The National Nuclear Security Administration’s (NNSA) biggest budget request yet for fiscal 2027 would include $27.4 billion for weapons activities, according to the Department of Energy’s budget justification document released over the weekend.
That would be an increase of $7 billion, or 35%, from the fiscal 2026 enacted levels of $20.4 billion, which included the One Big Beautiful Bill Act’s mandatory reconciliation funding.
According to DOE’s budget justification document, the Working Families Tax Cut Act provided $3.9 billion to be obligated toward weapons activities in fiscal 2026. The rest of the funding is “discretionary funding only,” meaning funding in the main appropriations packages instead of in a reconciliation bill.
Under weapons activities, stockpile management would get $6.5 billion, or an increase of $551 million or 9%, while production modernization would get $8.8 billion, a mammoth increase of $3.5 billion or 65%. The document says fiscal 2027 funding for production modernization “will support Plutonium Pit Production” at Los Alamos National Laboratory and Savannah River Site, and also “reestablish the nation’s capability to produce 80 pits per year.”
As for the other NNSA programs, defense nuclear nonproliferation would get $2.389 billion, or an increase of $22.6 million or 1% from fiscal 2026 enacted levels. Naval reactors would get $2.393 billion, or an increase of $259 million or 12% from fiscal 2026 enacted levels. And federal salaries and expenses would get $577 million, or an increase of $52 million or 10% from fiscal 2026 enacted levels.

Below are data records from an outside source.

This design comes from an exercise in tuning for small area and a short achievable clock period on the open sky130 flow, not from production work.
Only simulation tests tie the RTL to the original design; equivalence was not proved.

==> flow/design.v <==
package ddc_pkg;
    localparam int PHASE_W = 32;
    localparam int LUT_AW  = 8;
    localparam int ADC_W   = 12;
    localparam int MIX_W   = 16;
    localparam int CIC_N   = 3;
    localparam int CIC_R   = 64;
    typedef enum logic {PTR_I = 1'b0, PTR_Q = 1'b1} ptr_e;
    localparam int CIC_W = MIX_W + CIC_N * $clog2(CIC_R);
    localparam int DEC_W = $clog2(CIC_R);
    function automatic logic [10:0] quarter_sine(input logic [6:0] k);
        logic [10:0] v;
        case (k)
            7'd0:  v = 11'd0;    7'd1:  v = 11'd50;   7'd2:  v = 11'd100;  7'd3:  v = 11'd151;
            7'd4:  v = 11'd201;  7'd5:  v = 11'd251;  7'd6:  v = 11'd300;  7'd7:  v = 11'd350;
            7'd8:  v = 11'd399;  7'd9:  v = 11'd449;  7'd10: v = 11'd497;  7'd11: v = 11'd546;
            7'd12: v = 11'd594;  7'd13: v = 11'd642;  7'd14: v = 11'd690;  7'd15: v = 11'd737;
            7'd16: v = 11'd783;  7'd17: v = 11'd830;  7'd18: v = 11'd875;  7'd19: v = 11'd920;
            7'd20: v = 11'd965;  7'd21: v = 11'd1009; 7'd22: v = 11'd1052; 7'd23: v = 11'd1095;
            7'd24: v = 11'd1137; 7'd25: v = 11'd1179; 7'd26: v = 11'd1219; 7'd27: v = 11'd1259;
            7'd28: v = 11'd1299; 7'd29: v = 11'd1337; 7'd30: v = 11'd1375; 7'd31: v = 11'd1411;
            7'd32: v = 11'd1447; 7'd33: v = 11'd1483; 7'd34: v = 11'd1517; 7'd35: v = 11'd1550;
            7'd36: v = 11'd1582; 7'd37: v = 11'd1614; 7'd38: v = 11'd1644; 7'd39: v = 11'd1674;
            7'd40: v = 11'd1702; 7'd41: v = 11'd1729; 7'd42: v = 11'd1756; 7'd43: v = 11'd1781;
            7'd44: v = 11'd1805; 7'd45: v = 11'd1828; 7'd46: v = 11'd1850; 7'd47: v = 11'd1871;
            7'd48: v = 11'd1891; 7'd49: v = 11'd1910; 7'd50: v = 11'd1927; 7'd51: v = 11'd1944;
            7'd52: v = 11'd1959; 7'd53: v = 11'd1973; 7'd54: v = 11'd1986; 7'd55: v = 11'd1997;
            7'd56: v = 11'd2008; 7'd57: v = 11'd2017; 7'd58: v = 11'd2025; 7'd59: v = 11'd2032;
            7'd60: v = 11'd2037; 7'd61: v = 11'd2041; 7'd62: v = 11'd2045; 7'd63: v = 11'd2046;
            default: v = 11'd2047;
        endcase
        quarter_sine = v;
    endfunction
    function automatic logic signed [ADC_W-1:0] sine_lut(input logic [LUT_AW-1:0] a);
        logic [6:0]       idx;
        logic [ADC_W-1:0] mag;
        idx = a[6] ? (7'd64 - {1'b0, a[5:0]}) : {1'b0, a[5:0]};
        mag = {1'b0, quarter_sine(idx)};
        sine_lut = a[7] ? -$signed(mag) : $signed(mag);
    endfunction
endpackage
module cic_decim
#(
    parameter int N  = ddc_pkg::CIC_N,
    parameter int W  = ddc_pkg::CIC_W,
    parameter int OW = ddc_pkg::MIX_W
) (
    input  logic          clk,
    input  logic          rst_n,
    input  logic          strobe,
    input  logic [OW-1:0] din,
    output logic [OW-1:0] dout
);
    logic [N-1:0][W-1:0] integ_q, integ_d, dly_q, dly_d;
    logic [W-1:0]        comb_out;
    logic                unused_low;
    always_comb begin
        logic [W-1:0] acc;
        integ_d[0] = integ_q[0] + {{(W-OW){din[OW-1]}}, din};
        for (int k = 1; k < N; k++) begin
            integ_d[k] = integ_q[k] + integ_q[k-1];
        end
        acc = integ_q[N-1];
        for (int k = 0; k < N; k++) begin
            dly_d[k] = strobe ? acc : dly_q[k];
            acc      = acc - dly_q[k];
        end
        comb_out = acc;
    end
    assign dout       = comb_out[W-1 -: OW];
    assign unused_low = ^comb_out[W-OW-1:0];
    always_ff @(posedge clk or negedge rst_n) begin
        if (!rst_n) begin
            integ_q <= '0;
            dly_q   <= '0;
        end else begin
            integ_q <= integ_d;
            dly_q   <= dly_d;
        end
    end
endmodule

Notably, there is not a line item for testing nuclear weapons. There is a mention of an increase to joint test assembly design, or non-nuclear assemblies that do not produce a nuclear reaction, and production “to support extended flight testing schedules.” The latter refers to flight testing the warheads either on their delivery systems – the bomber aircraft, intercontinental ballistic missile or submarine launched ballistic missile – or a similar system.